Parents in this class of society much prefer daughters to sons, for they are likely to become valuable sources of income. At eight or nine, those destined for the "accomplished" calling are put into the care of some experienced geisha and a mutual contract is given for a specific period (five or six years), during which the child is termed a maiko (dancing girl). As a rule the parents receive a small sum at the beginning of this first period. The owner undertakes to support and train the girl, and expects to profit by her earnings. By the time the girl is fifteen or sixteen she has finished her apprenticeship, when, if she has exceptional graces and charms likely to win her a place in the highest social gatherings, she will secure quite a competency (many hundreds of yen, and in some cases even a few thousand) for the keeper and parents. On the expiration of the first contract a new one is made, and so on, until the girl has passed her prime and is no longer sought for entertainments. If in the interval she has not become the concubine of some rich man, she then either returns to her poor home or, what is more usual, becomes a servant in a hotel or tea-house. If her ability is exceptional, she may set up as geisha keeper, train other maiko, employ younger geisha, and so make her living.

The great ambition of a geisha is to "catch" some wealthy man of rank with her charms and become his concubine. My informant estimates that this is what happens to perhaps one half of the geisha.

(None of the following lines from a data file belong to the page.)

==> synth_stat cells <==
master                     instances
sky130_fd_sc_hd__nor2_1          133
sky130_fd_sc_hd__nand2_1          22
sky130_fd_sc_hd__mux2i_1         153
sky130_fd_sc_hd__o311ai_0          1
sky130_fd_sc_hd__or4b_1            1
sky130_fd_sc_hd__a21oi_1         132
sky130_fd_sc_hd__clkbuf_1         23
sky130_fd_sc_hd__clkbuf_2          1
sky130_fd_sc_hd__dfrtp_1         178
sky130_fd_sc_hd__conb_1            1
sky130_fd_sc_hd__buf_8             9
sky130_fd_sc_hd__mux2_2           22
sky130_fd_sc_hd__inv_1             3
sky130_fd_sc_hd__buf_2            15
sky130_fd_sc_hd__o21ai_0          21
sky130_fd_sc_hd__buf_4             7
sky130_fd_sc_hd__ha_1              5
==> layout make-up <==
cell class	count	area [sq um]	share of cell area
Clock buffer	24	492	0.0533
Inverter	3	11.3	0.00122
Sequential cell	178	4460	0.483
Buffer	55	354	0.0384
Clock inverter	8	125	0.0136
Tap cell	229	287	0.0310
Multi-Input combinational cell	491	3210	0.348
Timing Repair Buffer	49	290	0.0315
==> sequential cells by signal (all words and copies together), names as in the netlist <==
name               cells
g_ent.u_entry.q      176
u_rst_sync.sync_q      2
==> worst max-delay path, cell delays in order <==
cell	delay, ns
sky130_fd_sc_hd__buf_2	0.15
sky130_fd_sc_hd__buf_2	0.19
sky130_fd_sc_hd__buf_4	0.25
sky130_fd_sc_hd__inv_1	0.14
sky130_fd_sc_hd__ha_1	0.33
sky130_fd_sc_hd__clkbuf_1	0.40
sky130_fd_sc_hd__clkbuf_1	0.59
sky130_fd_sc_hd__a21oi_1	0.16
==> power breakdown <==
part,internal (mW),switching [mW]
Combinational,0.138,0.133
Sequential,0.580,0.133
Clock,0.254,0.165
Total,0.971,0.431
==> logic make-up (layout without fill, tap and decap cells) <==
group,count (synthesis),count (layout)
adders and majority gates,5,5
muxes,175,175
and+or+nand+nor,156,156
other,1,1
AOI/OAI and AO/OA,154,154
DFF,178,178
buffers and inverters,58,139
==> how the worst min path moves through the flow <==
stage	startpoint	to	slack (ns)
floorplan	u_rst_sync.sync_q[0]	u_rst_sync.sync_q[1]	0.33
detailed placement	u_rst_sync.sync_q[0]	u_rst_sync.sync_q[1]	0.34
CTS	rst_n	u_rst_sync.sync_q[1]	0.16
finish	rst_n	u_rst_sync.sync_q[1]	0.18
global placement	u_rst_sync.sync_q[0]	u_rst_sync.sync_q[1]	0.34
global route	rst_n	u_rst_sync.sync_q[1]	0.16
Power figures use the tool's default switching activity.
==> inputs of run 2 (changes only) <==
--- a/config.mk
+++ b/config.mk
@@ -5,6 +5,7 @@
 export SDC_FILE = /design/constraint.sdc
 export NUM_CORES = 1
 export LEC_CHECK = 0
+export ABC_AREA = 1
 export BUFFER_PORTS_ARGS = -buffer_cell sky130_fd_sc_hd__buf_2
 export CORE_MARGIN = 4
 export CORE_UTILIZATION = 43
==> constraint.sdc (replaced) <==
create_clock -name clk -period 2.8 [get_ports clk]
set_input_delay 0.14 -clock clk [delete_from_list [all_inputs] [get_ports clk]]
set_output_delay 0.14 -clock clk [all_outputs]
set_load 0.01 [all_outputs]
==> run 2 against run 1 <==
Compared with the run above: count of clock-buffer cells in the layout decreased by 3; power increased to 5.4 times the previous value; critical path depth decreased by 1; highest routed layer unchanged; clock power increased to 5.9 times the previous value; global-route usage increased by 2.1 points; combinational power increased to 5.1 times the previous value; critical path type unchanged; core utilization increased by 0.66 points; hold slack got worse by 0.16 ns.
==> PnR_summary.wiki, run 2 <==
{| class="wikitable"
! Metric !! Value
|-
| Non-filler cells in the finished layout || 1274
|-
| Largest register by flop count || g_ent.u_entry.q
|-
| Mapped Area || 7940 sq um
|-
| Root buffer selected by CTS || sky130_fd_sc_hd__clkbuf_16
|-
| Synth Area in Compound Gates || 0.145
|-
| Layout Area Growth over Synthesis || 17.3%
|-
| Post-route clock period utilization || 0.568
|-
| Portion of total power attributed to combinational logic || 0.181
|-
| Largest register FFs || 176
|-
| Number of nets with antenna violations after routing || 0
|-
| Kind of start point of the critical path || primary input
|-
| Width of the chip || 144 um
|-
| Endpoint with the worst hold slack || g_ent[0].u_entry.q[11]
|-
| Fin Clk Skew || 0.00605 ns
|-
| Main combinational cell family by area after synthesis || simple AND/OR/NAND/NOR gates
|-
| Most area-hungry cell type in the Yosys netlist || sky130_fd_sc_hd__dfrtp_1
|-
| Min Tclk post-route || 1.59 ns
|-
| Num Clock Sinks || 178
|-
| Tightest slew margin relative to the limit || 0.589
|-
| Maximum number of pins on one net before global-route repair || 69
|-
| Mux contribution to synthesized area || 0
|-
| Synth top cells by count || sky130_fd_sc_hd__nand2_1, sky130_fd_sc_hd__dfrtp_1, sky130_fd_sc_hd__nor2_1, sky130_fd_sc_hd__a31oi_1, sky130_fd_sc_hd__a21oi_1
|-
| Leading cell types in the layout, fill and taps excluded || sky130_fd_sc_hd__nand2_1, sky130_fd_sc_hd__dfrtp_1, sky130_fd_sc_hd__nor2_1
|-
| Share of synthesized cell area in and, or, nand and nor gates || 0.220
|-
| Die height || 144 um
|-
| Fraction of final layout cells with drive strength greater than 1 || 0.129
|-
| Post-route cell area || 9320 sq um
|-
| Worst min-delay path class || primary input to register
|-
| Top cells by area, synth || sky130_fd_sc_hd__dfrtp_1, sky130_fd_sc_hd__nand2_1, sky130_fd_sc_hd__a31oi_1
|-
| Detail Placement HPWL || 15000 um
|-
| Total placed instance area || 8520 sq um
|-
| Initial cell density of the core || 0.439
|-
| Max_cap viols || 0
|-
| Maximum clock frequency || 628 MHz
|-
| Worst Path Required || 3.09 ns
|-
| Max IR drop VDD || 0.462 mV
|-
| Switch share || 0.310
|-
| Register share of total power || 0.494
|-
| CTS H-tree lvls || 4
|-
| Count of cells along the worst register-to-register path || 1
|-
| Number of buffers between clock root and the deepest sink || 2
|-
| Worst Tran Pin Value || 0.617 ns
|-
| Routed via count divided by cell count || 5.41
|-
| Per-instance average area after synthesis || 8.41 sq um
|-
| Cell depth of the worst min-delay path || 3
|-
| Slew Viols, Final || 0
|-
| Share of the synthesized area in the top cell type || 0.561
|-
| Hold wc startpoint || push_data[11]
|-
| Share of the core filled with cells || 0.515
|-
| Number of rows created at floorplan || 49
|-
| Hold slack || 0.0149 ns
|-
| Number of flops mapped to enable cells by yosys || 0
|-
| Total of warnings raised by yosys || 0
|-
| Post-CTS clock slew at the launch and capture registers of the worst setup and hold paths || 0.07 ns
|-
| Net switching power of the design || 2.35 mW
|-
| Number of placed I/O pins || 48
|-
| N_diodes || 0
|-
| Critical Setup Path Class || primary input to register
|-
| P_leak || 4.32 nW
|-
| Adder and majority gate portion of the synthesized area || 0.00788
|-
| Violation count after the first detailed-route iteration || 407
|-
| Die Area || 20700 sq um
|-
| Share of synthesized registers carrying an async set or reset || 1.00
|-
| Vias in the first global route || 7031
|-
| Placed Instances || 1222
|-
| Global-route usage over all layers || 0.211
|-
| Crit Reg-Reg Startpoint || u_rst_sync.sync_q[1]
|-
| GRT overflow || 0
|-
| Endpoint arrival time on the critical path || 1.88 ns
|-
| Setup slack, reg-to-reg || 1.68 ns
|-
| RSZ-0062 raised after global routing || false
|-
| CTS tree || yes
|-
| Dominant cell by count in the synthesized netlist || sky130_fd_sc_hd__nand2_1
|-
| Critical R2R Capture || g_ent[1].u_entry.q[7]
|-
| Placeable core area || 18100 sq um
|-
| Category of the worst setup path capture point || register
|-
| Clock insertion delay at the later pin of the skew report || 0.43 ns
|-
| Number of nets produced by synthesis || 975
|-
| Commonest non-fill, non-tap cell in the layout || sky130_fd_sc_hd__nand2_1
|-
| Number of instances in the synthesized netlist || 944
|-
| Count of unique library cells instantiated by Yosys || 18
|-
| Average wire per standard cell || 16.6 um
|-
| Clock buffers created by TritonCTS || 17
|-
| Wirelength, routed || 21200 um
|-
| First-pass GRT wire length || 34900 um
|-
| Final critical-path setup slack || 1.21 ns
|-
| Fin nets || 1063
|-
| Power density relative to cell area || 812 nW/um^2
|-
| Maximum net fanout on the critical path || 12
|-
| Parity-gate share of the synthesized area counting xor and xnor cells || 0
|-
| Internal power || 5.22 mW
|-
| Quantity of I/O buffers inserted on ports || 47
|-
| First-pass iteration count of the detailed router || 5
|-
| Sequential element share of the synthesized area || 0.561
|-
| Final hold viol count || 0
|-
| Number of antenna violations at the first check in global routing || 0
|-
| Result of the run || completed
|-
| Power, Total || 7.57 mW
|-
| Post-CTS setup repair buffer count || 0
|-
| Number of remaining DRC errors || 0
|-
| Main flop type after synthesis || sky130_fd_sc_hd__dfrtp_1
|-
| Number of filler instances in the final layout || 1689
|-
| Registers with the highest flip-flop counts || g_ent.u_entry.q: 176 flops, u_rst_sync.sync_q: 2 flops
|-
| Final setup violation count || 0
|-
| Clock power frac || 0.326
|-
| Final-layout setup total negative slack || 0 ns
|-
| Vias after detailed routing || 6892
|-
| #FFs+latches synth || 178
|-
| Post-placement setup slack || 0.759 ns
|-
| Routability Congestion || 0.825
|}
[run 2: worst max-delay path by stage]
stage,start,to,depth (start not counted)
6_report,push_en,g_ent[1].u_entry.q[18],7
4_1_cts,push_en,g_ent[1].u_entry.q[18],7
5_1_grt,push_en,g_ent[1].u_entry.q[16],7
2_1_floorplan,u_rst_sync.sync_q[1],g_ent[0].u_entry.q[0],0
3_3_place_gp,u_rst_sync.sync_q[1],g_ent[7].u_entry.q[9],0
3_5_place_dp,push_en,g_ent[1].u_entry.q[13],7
### src/rtl/wdog_cmd.sv
module wdog_cmd
  import wdog_pkg::*;
(
  input  logic       clk,
  input  logic       rst_n,
  input  logic       wr_en,
  input  logic [7:0] wr_data,
  output logic       en,
  output logic       lock,
  output sel_t       sel,
  output logic       reload,
  output logic       halt
);
  cmd_t cmd;
  logic en_q, en_d;
  logic lock_q, lock_d;
  logic armed_q, armed_d;
  sel_t sel_q, sel_d;
  logic state_ce;

  // Decode the command byte into one-hot actions.
  always_comb begin
    cmd        = '0;
    cmd.kick   = (wr_data == CMD_KICK);
    cmd.key1   = (wr_data == CMD_KEY1);
    cmd.key2   = (wr_data == CMD_KEY2);
    cmd.lock   = (wr_data == CMD_LOCK);
    cmd.sel_wr = (wr_data[7:SEL_W] == CMD_SEL_HI);
    cmd.sel    = wr_data[SEL_W-1:0];
  end

  // The second key counts only if the previous write was the first key.
  assign halt   = wr_en && cmd.key2 && armed_q && !lock_q;
  assign reload = wr_en && (cmd.kick || cmd.sel_wr);

  always_comb begin
    armed_d = armed_q;
    en_d    = en_q;
    lock_d  = lock_q;
    sel_d   = sel_q;
    if (wr_en) begin
      armed_d = cmd.key1;
      if (halt)       en_d   = 1'b0;
      if (cmd.kick)   en_d   = 1'b1;
      if (cmd.lock)   lock_d = 1'b1;
      if (cmd.sel_wr) sel_d  = cmd.sel;
    end
  end

  assign state_ce = wr_en;

  always_ff @(posedge clk or negedge rst_n) begin
    if (!rst_n) begin
      armed_q <= 1'b0;
      en_q    <= 1'b1;
      lock_q  <= 1'b0;
      sel_q   <= '1;
    end else if (state_ce) begin
      armed_q <= armed_d;
      en_q    <= en_d;
      lock_q  <= lock_d;
      sel_q   <= sel_d;
    end
  end

  assign en   = en_q;
  assign lock = lock_q;
  assign sel  = sel_q;
endmodule
### src/rtl/pio_pkg.sv
package pio_pkg;
   typedef struct packed {
      logic a_bidir;
      logic a_strobed;
      logic a_input;
      logic cu_input;
      logic b_strobed;
      logic b_input;
      logic cl_input;
   } pio_mode_t;

   localparam int unsigned PC_B_INTR = 0;
   localparam int unsigned PC_B_FLAG = 1;
   localparam int unsigned PC_B_EN   = 2;
   localparam int unsigned PC_A_INTR = 3;
   localparam int unsigned PC_A_ENI  = 4;
   localparam int unsigned PC_A_IBF  = 5;
   localparam int unsigned PC_A_ENO  = 6;
   localparam int unsigned PC_A_OBF  = 7;

   localparam logic [1:0] ADR_A   = 2'd0;
   localparam logic [1:0] ADR_B   = 2'd1;
   localparam logic [1:0] ADR_C   = 2'd2;
   localparam logic [1:0] ADR_CTL = 2'd3;
endpackage
### src/rtl/sbox_pkg.sv
package sbox_pkg;
   localparam int SIDES = 4;
   localparam int PAIRS = 6;

   typedef enum logic [1:0] {SIDE_N = 2'd0, SIDE_E = 2'd1, SIDE_S = 2'd2, SIDE_W = 2'd3} side_e;

   typedef logic [SIDES-1:0][SIDES-1:0] reach_t;

   // first side of switch pair p (pair order N-E, N-S, N-W, E-S, E-W, S-W)
   function automatic side_e pair_lo(input int p);
      case (p)
         0, 1, 2: return SIDE_N;
         3, 4:    return SIDE_E;
         default: return SIDE_S;
      endcase
   endfunction

   function automatic side_e pair_hi(input int p);
      case (p)
         0:       return SIDE_E;
         1, 3:    return SIDE_S;
         default: return SIDE_W;
      endcase
   endfunction

   // transitive closure of the four-node graph of one track
   function automatic reach_t link_closure(input logic [PAIRS-1:0] sw);
      reach_t r;
      r = '0;
      for (int i = 0; i < SIDES; i++) r[i][i] = 1'b1;
      for (int p = 0; p < PAIRS; p++) begin
         r[pair_lo(p)][pair_hi(p)] = r[pair_lo(p)][pair_hi(p)] | sw[p];
         r[pair_hi(p)][pair_lo(p)] = r[pair_hi(p)][pair_lo(p)] | sw[p];
      end
      for (int k = 0; k < SIDES; k++)
         for (int i = 0; i < SIDES; i++)
            for (int j = 0; j < SIDES; j++)
               r[i][j] = r[i][j] | (r[i][k] & r[k][j]);
      return r;
   endfunction
endpackage
<file path="src/rtl/otp_pkg.sv">
package otp_pkg;
  localparam logic [7:0] OP_PROG_WORD = 8'hC0;
  localparam logic [7:0] OP_PROG_LOCK = 8'hC8;
  localparam logic [7:0] OP_CLR_STAT  = 8'h50;

  localparam int ST_READY    = 7;
  localparam int ST_PROG_ERR = 4;
  localparam int ST_LOCK_ERR = 1;

  typedef enum logic [1:0] {S_INIT, S_IDLE, S_WAIT} ctl_state_t;
  typedef enum logic [1:0] {K_NONE, K_WORD, K_LOCK0, K_LOCK1} addr_kind_t;
endpackage

</file>
<file path="src/rtl/otp_addr_map.sv">
module otp_addr_map import otp_pkg::*; #(
  parameter int ADDR_W        = 9,
  parameter int WORDS_PER_REG = 8,
  parameter int NUM_UPPER     = 16,
  parameter int LOCK0_ADDR    = 'h80,
  parameter int IDX_W         = 8
) (
  input  logic [ADDR_W-1:0] addr,
  output addr_kind_t        kind,
  output logic [IDX_W-1:0]  idx
);
  localparam int R0_BASE    = LOCK0_ADDR + 1;
  localparam int LOCK1_ADDR = LOCK0_ADDR + WORDS_PER_REG + 1;
  localparam int UP_BASE    = LOCK1_ADDR + 1;
  localparam int UP_END     = UP_BASE + NUM_UPPER * WORDS_PER_REG;

  always_comb begin
    kind = K_NONE;
    idx  = '0;
    if (int'(addr) == LOCK0_ADDR) begin
      kind = K_LOCK0;
    end else if (int'(addr) == LOCK1_ADDR) begin
      kind = K_LOCK1;
    end else if (int'(addr) >= R0_BASE && int'(addr) < R0_BASE + WORDS_PER_REG) begin
      kind = K_WORD;
      idx  = IDX_W'(int'(addr) - R0_BASE);
    end else if (int'(addr) >= UP_BASE && int'(addr) < UP_END) begin
      kind = K_WORD;
      idx  = IDX_W'(WORDS_PER_REG + int'(addr) - UP_BASE);
    end
  end
endmodule

</file>
<file path="src/rtl/otp_word_mem.sv">
module otp_word_mem #(
  parameter int DW    = 16,
  parameter int DEPTH = 136,
  parameter int AW    = 8
) (
  input  logic          clk,
  input  logic          we,
  input  logic [AW-1:0] w_addr,
  input  logic [DW-1:0] w_data,
  input  logic          a_en,
  input  logic [AW-1:0] a_addr,
  output logic [DW-1:0] a_q,
  input  logic [AW-1:0] b_addr,
  output logic [DW-1:0] b_q
);
  logic [DW-1:0] mem [DEPTH];

  always_ff @(posedge clk) begin
    if (we) mem[w_addr] <= w_data;
  end

  always_ff @(posedge clk) begin
    if (a_en) a_q <= mem[a_addr];
  end

  always_ff @(posedge clk) begin
    b_q <= mem[b_addr];
  end
endmodule

</file>
<file path="src/rtl/otp_lock_regs.sv">
module otp_lock_regs #(
  parameter int DW            = 16,
  parameter int NUM_UPPER     = 16,
  parameter int WORDS_PER_REG = 8,
  parameter int IDX_W         = 8
) (
  input  logic                 clk,
  input  logic                 rst,
  input  logic                 we0,
  input  logic                 we1,
  input  logic [DW-1:0]        wdata,
  input  logic [IDX_W-1:0]     chk_idx,
  output logic                 locked,
  output logic [DW-1:0]        lock0_q,
  output logic [NUM_UPPER-1:0] lock1_q
);
  localparam int HALF = WORDS_PER_REG / 2;

  always_ff @(posedge clk) begin
    if (rst) begin
      lock0_q <= {{(DW-1){1'b1}}, 1'b0};
      lock1_q <= '1;
    end else begin
      if (we0) lock0_q <= lock0_q & wdata;
      if (we1) lock1_q <= lock1_q & wdata[NUM_UPPER-1:0];
    end
  end

  always_comb begin
    int reg_n;
    int off;
    reg_n  = int'(chk_idx) / WORDS_PER_REG;
    off    = int'(chk_idx) % WORDS_PER_REG;
    locked = 1'b0;
    if (reg_n == 0) begin
      locked = (off >= HALF) ? !lock0_q[1] : !lock0_q[0];
    end
    for (int n = 0; n < NUM_UPPER; n++) begin
      if (reg_n == n + 1) locked = !lock1_q[n];
    end
  end
endmodule

</file>
<file path="src/rtl/otp_prot_ctrl.sv">
module otp_prot_ctrl import otp_pkg::*; #(
  parameter int ADDR_W        = 9,
  parameter int DATA_W        = 16,
  parameter int WORDS_PER_REG = 8,
  parameter int NUM_UPPER     = 16,
  parameter int LOCK0_ADDR    = 'h80,
  parameter logic [DATA_W*WORDS_PER_REG/2-1:0] FACTORY_ID = 64'h0123_4567_89AB_CDEF
) (
  input  logic              clk,
  input  logic              rst,
  input  logic              wr_en,
  input  logic [ADDR_W-1:0] wr_addr,
  input  logic [DATA_W-1:0] wr_data,
  input  logic [ADDR_W-1:0] rd_addr,
  output logic [DATA_W-1:0] rd_data,
  output logic [7:0]        status
);
  localparam int NUM_WORDS = (NUM_UPPER + 1) * WORDS_PER_REG;
  localparam int IDX_W     = $clog2(NUM_WORDS);
  localparam int HALF      = WORDS_PER_REG / 2;

  ctl_state_t        st_q;
  logic [IDX_W-1:0]  init_cnt;
  logic [ADDR_W-1:0] cmd_addr_q;
  logic              cmd_lock_q;
  logic              ready_q, prog_err_q, lock_err_q;

  addr_kind_t        wkind, ckind, rkind;
  logic [IDX_W-1:0]  widx, cidx, ridx;
  logic [7:0]        op;

  logic              init_act, data_cyc, same_addr, cur_locked;
  logic              set_perr, set_lerr, word_we, lk_we0, lk_we1;
  logic              m_we, ra_en;
  logic [IDX_W-1:0]  m_waddr;
  logic [DATA_W-1:0] m_wdata, init_word, old_q, rb_q;
  logic [DATA_W-1:0] lock0_val;
  logic [NUM_UPPER-1:0] lock1_val;
  logic              rd_word_q;
  logic [DATA_W-1:0] rd_aux_q;

  assign op = wr_data[7:0];

  otp_addr_map #(.ADDR_W(ADDR_W), .WORDS_PER_REG(WORDS_PER_REG), .NUM_UPPER(NUM_UPPER),
                 .LOCK0_ADDR(LOCK0_ADDR), .IDX_W(IDX_W))
    u_wmap (.addr(wr_addr), .kind(wkind), .idx(widx));
  otp_addr_map #(.ADDR_W(ADDR_W), .WORDS_PER_REG(WORDS_PER_REG), .NUM_UPPER(NUM_UPPER),
                 .LOCK0_ADDR(LOCK0_ADDR), .IDX_W(IDX_W))
    u_cmap (.addr(cmd_addr_q), .kind(ckind), .idx(cidx));
  otp_addr_map #(.ADDR_W(ADDR_W), .WORDS_PER_REG(WORDS_PER_REG), .NUM_UPPER(NUM_UPPER),
                 .LOCK0_ADDR(LOCK0_ADDR), .IDX_W(IDX_W))
    u_rmap (.addr(rd_addr), .kind(rkind), .idx(ridx));

  otp_lock_regs #(.DW(DATA_W), .NUM_UPPER(NUM_UPPER), .WORDS_PER_REG(WORDS_PER_REG), .IDX_W(IDX_W))
    u_locks (.clk(clk), .rst(rst), .we0(lk_we0), .we1(lk_we1), .wdata(wr_data),
             .chk_idx(cidx), .locked(cur_locked), .lock0_q(lock0_val), .lock1_q(lock1_val));

  otp_word_mem #(.DW(DATA_W), .DEPTH(NUM_WORDS), .AW(IDX_W))
    u_mem (.clk(clk), .we(m_we), .w_addr(m_waddr), .w_data(m_wdata),
           .a_en(ra_en), .a_addr(widx), .a_q(old_q), .b_addr(ridx), .b_q(rb_q));

  assign init_act  = (st_q == S_INIT);
  assign data_cyc  = (st_q == S_WAIT) && wr_en;
  assign same_addr = (wr_addr == cmd_addr_q);
  assign ra_en     = (st_q == S_IDLE) && wr_en && (wkind == K_WORD);

  always_comb begin
    init_word = '1;
    for (int k = 0; k < HALF; k++) begin
      if (int'(init_cnt) == k) init_word = FACTORY_ID[k*DATA_W +: DATA_W];
    end
  end

  always_comb begin
    set_perr = 1'b0;
    set_lerr = 1'b0;
    word_we  = 1'b0;
    lk_we0   = 1'b0;
    lk_we1   = 1'b0;
    if (data_cyc) begin
      if (cmd_lock_q) begin
        if (!same_addr)            set_perr = 1'b1;
        else if (ckind == K_LOCK0) lk_we0   = 1'b1;
        else if (ckind == K_LOCK1) lk_we1   = 1'b1;
        else                       set_perr = 1'b1;
      end else begin
        if (!same_addr || ckind != K_WORD) begin
          set_perr = 1'b1;
        end else if (cur_locked) begin
          set_perr = 1'b1;
          set_lerr = 1'b1;
        end else begin
          word_we = 1'b1;
        end
      end
    end
  end

  assign m_we    = init_act || word_we;
  assign m_waddr = init_act ? init_cnt : cidx;
  assign m_wdata = init_act ? init_word : (old_q & wr_data);

  always_ff @(posedge clk) begin
    if (rst) begin
      st_q       <= S_INIT;
      init_cnt   <= '0;
      cmd_addr_q <= '0;
      cmd_lock_q <= 1'b0;
      ready_q    <= 1'b0;
      prog_err_q <= 1'b0;
      lock_err_q <= 1'b0;
    end else begin
      case (st_q)
        S_INIT: begin
          init_cnt <= init_cnt + 1'b1;
          if (init_cnt == IDX_W'(NUM_WORDS - 1)) begin
            st_q    <= S_IDLE;
            ready_q <= 1'b1;
          end
        end
        S_IDLE: begin
          if (wr_en) begin
            if (op == OP_PROG_WORD || op == OP_PROG_LOCK) begin
              cmd_addr_q <= wr_addr;
              cmd_lock_q <= (op == OP_PROG_LOCK);
              st_q       <= S_WAIT;
              ready_q    <= 1'b0;
            end else if (op == OP_CLR_STAT) begin
              prog_err_q <= 1'b0;
              lock_err_q <= 1'b0;
            end
          end
        end
        S_WAIT: begin
          if (wr_en) begin
            st_q       <= S_IDLE;
            ready_q    <= 1'b1;
            prog_err_q <= prog_err_q | set_perr;
            lock_err_q <= lock_err_q | set_lerr;
          end
        end
        default: st_q <= S_IDLE;
      endcase
    end
  end

  always_ff @(posedge clk) begin
    if (rst) begin
      rd_word_q <= 1'b0;
      rd_aux_q  <= '0;
    end else begin
      rd_word_q <= (rkind == K_WORD);
      case (rkind)
        K_LOCK0: rd_aux_q <= lock0_val;
        K_LOCK1: rd_aux_q <= DATA_W'(lock1_val);
        default: rd_aux_q <= '0;
      endcase
    end
  end

  assign rd_data = rd_word_q ? rb_q : rd_aux_q;

  always_comb begin
    status              = '0;
    status[ST_READY]    = ready_q;
    status[ST_PROG_ERR] = prog_err_q;
    status[ST_LOCK_ERR] = lock_err_q;
  end
endmodule

</file>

In such cases the man pays down a handsome sum to the owner, who sends part of it to the parents. Thus he buys his concubine, whom he usually keeps in a villa, not his home. I have asked if geisha ever become true, legal wives and am told "only very rarely." But, if they do, are they cordially received by the man's kindred? "Oh, no! that is not possible," is the repeated answer. The effects of her training can never be obliterated, and the new relatives cannot forget the despicable class from which she comes, and the calling by which she has gained her husband. She may become indeed refined and altogether correct in manner, but the taint of her origin as a rule adheres to her. Then too the years of immoral life before she won her husband make it a rare thing for a geisha to have children, and childless wives in Japan are not at a premium, for the prime purpose of marriage is the maintenance of the family line.

Foreigners commonly say that geisha are not prostitutes. It is true they are not licensed, that is to say, professional, prostitutes in the eye of the law, nor are they procurable, as are regular prostitutes, by the average man, for the expense is too great. But the chief of police already referred to, and many Japanese of whom I have inquired, insist that a large proportion of geisha are corrupt—two geisha keepers have estimated the proportion as high as ninety per cent. Geisha who decline engagements leading to immorality are rare indeed, and for that very reason are unpopular.

But better than generalized statements is the story of an actual life. There lives to-day in Hyogo a paralytic whose influence through her words, newspaper articles, and books is widely felt throughout central Japan. She is one of the few girls who, though trained as a geisha, refused to follow the calling. The story of her life is worthy of more than passing mention.

Her father died in her infancy, and shortly after the death of her mother, who had married, her stepfather likewise married again. These stepparents, deciding to have her become a geisha, expended much time and money on her training.